[Saved entries]
=== Begin Enclosure ===
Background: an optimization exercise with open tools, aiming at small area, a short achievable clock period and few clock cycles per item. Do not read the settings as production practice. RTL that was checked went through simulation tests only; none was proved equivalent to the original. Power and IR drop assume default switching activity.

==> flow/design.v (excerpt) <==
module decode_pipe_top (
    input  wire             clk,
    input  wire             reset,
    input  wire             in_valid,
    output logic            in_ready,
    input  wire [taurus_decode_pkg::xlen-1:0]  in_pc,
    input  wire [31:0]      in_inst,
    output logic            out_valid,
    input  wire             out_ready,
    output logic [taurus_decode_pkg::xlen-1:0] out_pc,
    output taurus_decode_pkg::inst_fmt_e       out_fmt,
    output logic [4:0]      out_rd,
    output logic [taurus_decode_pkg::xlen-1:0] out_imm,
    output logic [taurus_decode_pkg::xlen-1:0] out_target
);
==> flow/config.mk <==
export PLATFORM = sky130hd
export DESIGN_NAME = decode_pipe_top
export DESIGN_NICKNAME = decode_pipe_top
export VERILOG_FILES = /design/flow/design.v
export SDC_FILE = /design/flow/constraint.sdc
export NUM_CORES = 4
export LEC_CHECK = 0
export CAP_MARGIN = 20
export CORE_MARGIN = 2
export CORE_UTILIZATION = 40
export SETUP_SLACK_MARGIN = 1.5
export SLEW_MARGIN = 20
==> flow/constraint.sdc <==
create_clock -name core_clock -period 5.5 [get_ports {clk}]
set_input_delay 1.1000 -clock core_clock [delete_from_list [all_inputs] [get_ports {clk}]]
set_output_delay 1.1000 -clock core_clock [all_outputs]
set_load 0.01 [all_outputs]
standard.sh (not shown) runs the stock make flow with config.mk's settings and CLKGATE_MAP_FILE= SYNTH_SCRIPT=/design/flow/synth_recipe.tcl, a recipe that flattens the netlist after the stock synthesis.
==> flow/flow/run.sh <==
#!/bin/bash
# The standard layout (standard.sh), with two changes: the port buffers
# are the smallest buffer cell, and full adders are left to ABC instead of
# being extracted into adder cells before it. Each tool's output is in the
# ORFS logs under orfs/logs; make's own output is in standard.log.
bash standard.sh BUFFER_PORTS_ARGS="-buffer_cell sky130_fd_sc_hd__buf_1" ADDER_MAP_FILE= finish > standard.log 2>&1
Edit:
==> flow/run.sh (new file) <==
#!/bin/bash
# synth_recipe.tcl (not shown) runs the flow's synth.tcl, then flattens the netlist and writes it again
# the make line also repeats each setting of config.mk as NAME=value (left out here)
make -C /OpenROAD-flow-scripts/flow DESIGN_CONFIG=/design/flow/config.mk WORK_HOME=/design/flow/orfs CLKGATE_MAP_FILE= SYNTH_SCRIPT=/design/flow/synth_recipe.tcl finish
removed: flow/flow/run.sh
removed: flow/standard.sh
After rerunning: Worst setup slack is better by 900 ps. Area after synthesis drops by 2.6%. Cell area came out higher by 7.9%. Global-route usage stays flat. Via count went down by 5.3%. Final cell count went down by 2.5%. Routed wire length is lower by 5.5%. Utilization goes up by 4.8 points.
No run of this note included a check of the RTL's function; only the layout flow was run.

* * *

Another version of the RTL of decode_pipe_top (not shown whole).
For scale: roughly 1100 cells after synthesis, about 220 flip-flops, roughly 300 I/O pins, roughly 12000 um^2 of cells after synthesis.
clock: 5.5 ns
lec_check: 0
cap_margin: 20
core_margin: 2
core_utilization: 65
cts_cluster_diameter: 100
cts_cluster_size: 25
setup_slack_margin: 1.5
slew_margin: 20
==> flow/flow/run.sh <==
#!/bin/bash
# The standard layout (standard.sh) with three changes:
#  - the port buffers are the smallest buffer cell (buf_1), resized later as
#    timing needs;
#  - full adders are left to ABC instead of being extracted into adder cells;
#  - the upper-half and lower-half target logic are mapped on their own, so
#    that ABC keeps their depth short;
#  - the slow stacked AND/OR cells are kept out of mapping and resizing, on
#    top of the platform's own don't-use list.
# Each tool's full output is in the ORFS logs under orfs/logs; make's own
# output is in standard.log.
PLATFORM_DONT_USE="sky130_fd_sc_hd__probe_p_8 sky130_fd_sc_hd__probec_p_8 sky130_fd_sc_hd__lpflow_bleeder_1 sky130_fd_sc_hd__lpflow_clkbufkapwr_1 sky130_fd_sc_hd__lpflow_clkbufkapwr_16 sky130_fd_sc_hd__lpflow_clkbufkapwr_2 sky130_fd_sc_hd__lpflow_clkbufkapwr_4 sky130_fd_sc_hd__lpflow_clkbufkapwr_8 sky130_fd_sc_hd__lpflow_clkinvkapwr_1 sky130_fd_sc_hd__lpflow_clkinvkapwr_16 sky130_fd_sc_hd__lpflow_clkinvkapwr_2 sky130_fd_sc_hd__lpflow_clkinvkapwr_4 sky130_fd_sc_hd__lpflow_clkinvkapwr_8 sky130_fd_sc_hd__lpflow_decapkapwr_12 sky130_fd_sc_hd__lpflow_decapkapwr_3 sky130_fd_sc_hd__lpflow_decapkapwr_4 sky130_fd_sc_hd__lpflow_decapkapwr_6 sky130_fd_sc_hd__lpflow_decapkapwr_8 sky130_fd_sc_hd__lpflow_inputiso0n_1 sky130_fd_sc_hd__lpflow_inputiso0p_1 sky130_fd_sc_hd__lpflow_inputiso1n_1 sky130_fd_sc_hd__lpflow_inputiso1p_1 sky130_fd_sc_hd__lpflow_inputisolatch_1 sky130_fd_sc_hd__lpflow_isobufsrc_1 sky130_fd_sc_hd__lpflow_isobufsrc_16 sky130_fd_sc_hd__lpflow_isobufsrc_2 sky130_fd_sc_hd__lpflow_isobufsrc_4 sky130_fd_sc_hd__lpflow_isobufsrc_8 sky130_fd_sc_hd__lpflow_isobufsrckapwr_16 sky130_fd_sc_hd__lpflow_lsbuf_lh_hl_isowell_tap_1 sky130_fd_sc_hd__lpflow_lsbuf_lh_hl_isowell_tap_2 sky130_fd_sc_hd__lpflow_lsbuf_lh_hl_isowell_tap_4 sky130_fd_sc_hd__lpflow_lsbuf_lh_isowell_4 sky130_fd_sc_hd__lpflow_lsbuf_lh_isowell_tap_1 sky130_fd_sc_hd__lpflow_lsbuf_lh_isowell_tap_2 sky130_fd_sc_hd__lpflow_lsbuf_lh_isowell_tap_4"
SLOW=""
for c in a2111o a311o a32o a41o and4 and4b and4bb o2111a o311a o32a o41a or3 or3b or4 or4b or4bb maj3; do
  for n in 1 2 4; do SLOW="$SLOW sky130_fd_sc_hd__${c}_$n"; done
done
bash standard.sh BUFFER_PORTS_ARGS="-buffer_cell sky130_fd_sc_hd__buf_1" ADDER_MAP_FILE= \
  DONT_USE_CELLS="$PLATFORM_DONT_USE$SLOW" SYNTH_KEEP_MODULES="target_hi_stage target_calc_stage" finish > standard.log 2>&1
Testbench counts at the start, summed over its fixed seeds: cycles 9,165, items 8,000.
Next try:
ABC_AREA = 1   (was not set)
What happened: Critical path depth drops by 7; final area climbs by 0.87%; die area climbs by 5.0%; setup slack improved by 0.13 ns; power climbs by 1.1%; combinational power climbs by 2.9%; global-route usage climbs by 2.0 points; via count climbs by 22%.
=== End Enclosure ===
Task: Extract from the records above the lines from the one containing "and resizing, on" to the one containing "# output is in standard.log.", both lines included, exactly as they appear and with nothing else.

Completed exercise:
#  - the slow stacked AND/OR cells are kept out of mapping and resizing, on
#    top of the platform's own don't-use list.
# Each tool's full output is in the ORFS logs under orfs/logs; make's own
# output is in standard.log.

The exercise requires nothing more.